Edo tidak kuasa membendung air matanya. Imran dan Nurani juga menangis menyaksikan adegan itu. sesaat kemudian, Edo mulai merasakan genggaman tangan Tenri mengendur di tangannya. Mata Tenri memandang lurus ke atas dengan tatapn kosong. Suara tarikan nafasnya yang tadi terdengar berat dan menggembungkan dadanya sekarang sudah tidak terlihat. Edo memandang wajah Imran dan Nurani beerganti-ganti, berharap mereka melakukan sesuatu. Tapi rupanya Imran dan Nurani sudah tahu apa yang akan terjadi selanjutnya. Imran menekan sebuah tombol
Waktu terasa bergerak sangat lambat, ketika kemudian seorang dokter muncul dan memeriksa keadaan Tenri. Lalu menyatakan bahwa Tenri telah tiada. Inna lillahi wa innaa ilayhi raji’un. Tangis Nurani meledak di dalam pelukan suaminya. Imran sendiri tak bisa menyembunyikan tangisnya. Keduanya tenggelam dalam gelombang kesedihan yang teramat dalam. Keduanya beganti-ganti menciumi wajah Tenri. Hati Edo robek menyaksikan pemandangan memilukan itu. Ia keluar ruangan dan menghubungi ayahnya.
Dad, She’s gone.” Suara Edo terbata menyampaikan berita itu kepada ayahnya. Beberapa saat lalu, dokter baru saja menginformasikan bahwa Tenri secara resmi telah dinyatakan meninggal.
Sorry to hear that, son.” Jawab ayahnya. Suaranya juga terdengar shock.
Edo menutup telpon lalu kembali menemani Imran dan istrinya. Ia harus menunggu instruksi dari Imran untuk selanjutnya segera kembali ke hotel tempatnya menginap dalam empat hari terakhir ini untuk membereskan pakaiannya.
Proses pemulangan Jenazah Tenri ke Makassar akan dilakukan segera oleh pihak rumah sakit dan saudara-saudara Imran yang ada di Singapura.
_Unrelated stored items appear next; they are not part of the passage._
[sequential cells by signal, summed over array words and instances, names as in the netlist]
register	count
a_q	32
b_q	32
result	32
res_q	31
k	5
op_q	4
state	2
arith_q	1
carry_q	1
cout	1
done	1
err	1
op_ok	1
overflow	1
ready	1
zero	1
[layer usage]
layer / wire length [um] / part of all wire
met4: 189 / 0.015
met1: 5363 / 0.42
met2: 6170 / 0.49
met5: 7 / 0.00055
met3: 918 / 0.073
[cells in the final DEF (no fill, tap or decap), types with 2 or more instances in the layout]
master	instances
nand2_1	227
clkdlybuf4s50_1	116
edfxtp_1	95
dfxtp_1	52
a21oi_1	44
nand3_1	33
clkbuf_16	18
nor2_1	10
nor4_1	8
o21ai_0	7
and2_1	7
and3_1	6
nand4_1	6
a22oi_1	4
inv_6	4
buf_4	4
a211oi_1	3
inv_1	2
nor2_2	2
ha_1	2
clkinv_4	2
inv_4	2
Imran cukup menyelesaikan seluruh biaya administrasi di rumah sakit ini.
Tepat pukul 10 pagi, pesawat carteran yang disewa khusus untuk mengangkut jenazah Tenri lepas landas dari Bandara Changi menuju ke Makassar. Di dalamnya seluruh keluarga Imran dan Nurani yang selama ini menemani mereka di Singapura sudah turut serta. Termasuk Edo.
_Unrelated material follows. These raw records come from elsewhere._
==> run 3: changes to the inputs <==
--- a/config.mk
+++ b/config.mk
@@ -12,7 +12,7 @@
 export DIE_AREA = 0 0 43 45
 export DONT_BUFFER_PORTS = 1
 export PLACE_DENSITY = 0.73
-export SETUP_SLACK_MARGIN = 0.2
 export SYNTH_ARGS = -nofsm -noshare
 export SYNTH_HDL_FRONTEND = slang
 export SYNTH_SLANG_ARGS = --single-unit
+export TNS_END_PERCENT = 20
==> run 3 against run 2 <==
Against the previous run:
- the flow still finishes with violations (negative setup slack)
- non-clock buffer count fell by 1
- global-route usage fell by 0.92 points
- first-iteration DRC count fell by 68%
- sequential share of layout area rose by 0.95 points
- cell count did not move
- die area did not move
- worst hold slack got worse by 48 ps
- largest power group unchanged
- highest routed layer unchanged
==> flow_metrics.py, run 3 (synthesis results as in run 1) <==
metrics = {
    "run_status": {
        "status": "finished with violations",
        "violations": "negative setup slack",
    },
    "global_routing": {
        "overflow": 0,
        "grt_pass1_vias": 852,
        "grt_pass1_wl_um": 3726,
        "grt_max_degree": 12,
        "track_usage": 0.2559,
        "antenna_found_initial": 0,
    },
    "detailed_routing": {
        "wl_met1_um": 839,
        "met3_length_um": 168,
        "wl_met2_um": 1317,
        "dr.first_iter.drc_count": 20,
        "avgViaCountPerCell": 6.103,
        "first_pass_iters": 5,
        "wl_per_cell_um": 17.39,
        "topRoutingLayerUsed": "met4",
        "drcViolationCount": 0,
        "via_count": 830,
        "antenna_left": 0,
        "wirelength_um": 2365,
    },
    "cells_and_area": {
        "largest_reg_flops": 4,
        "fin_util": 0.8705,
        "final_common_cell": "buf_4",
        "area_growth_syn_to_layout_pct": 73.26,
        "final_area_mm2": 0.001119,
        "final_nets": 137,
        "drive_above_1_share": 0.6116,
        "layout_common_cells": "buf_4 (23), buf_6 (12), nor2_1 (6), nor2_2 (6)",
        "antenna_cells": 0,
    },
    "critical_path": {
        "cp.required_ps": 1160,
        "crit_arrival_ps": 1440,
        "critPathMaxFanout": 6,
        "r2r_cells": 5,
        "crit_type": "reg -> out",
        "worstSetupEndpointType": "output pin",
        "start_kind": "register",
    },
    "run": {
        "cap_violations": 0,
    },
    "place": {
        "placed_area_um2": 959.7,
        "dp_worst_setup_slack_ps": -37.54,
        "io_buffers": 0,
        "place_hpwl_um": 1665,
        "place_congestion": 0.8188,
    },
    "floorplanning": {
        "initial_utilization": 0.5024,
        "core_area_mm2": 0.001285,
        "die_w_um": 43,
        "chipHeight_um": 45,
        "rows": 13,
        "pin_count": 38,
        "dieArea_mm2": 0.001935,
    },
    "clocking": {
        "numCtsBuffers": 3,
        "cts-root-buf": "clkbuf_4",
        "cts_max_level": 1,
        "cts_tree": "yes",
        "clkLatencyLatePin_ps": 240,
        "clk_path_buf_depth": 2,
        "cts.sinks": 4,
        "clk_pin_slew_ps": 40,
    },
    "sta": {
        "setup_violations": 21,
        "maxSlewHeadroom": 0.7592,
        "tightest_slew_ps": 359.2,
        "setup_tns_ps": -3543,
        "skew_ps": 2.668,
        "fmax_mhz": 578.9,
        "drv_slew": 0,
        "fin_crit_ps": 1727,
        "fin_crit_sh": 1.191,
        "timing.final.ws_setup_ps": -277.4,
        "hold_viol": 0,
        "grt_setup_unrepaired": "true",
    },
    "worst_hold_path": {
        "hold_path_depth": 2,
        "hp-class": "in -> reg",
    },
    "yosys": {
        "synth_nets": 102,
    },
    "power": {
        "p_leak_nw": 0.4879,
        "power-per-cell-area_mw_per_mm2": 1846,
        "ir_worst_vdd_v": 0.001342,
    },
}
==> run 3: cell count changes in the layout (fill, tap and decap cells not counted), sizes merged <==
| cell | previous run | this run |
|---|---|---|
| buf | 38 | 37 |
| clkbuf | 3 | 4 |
Di Bandara Sultan Hasanuddin Makassar, sebuah ambulance dan puluhan mobil sudah menunggu di sekitar terminal. Begitu pesawat carteran itu mendarat dan terparkir di tempat yang telah ditentukan, seluruh mobil itu bergerak ke depan tangga pesawat untuk menerima penumpangnya. Kurang dari seperempat jam kemudian, mobil itu sudah berlari membelah jalan tol menuju ke kediaman Imran di kawasan Hertasning.
Suasana duka seketika menyelimuti rumah megah itu. Edo tak kuasa menahan haru. Apalagi ketika seluruh keluarga besar Imran yang telah berkumpul sebelumnya di rumah itu bertemu dengan rombongan yang membawa jenazah Tenri dari Singapura.
Pelayat dari berbagai kalangan berdatangan. Relasi-relasi bisnis keluarga Imran hadir dalam jumlah yang besar. Pejabat-pejabat provinsi juga termasuk geburnur, kapolda, panglima kodam dan sebagainya, hadir menyampaikan belasungkawa. Demikian pula puluhan bupati dan walikota yang kebetulan sempat berada di Makassar pada hari itu. rombongan pejabat dari daerah datang bergelombang, tumpah ruah di halaman rumah itu.
Upacara pemakaman digelar hari itu juga. Prosesi persemayaman dan pemakanan relatif tidak bertele-tele. Kebetulan tidak jauh dari situ, terdapat kompleks pemakaman keluarga yang memang sudah disiapkan oleh keluarga besar Imran sejak beberapa tahun lalu. Saat berbicara di hadapan seluruh pelayat, Imran tak kuasa menyembunyikan kesedihannya. Selama dua puluh tahun terakhir ini, ia berjuang sekuat tenaga agar anak itu bisa tetap menjadi perhiasan dalam hidupnya. Menjadi permata hati dalam keluarganya. Namun karena Tuhan berkehendak lain, ia tidak punya daya selain menerima ketentuan itu dengan kelapangan dada.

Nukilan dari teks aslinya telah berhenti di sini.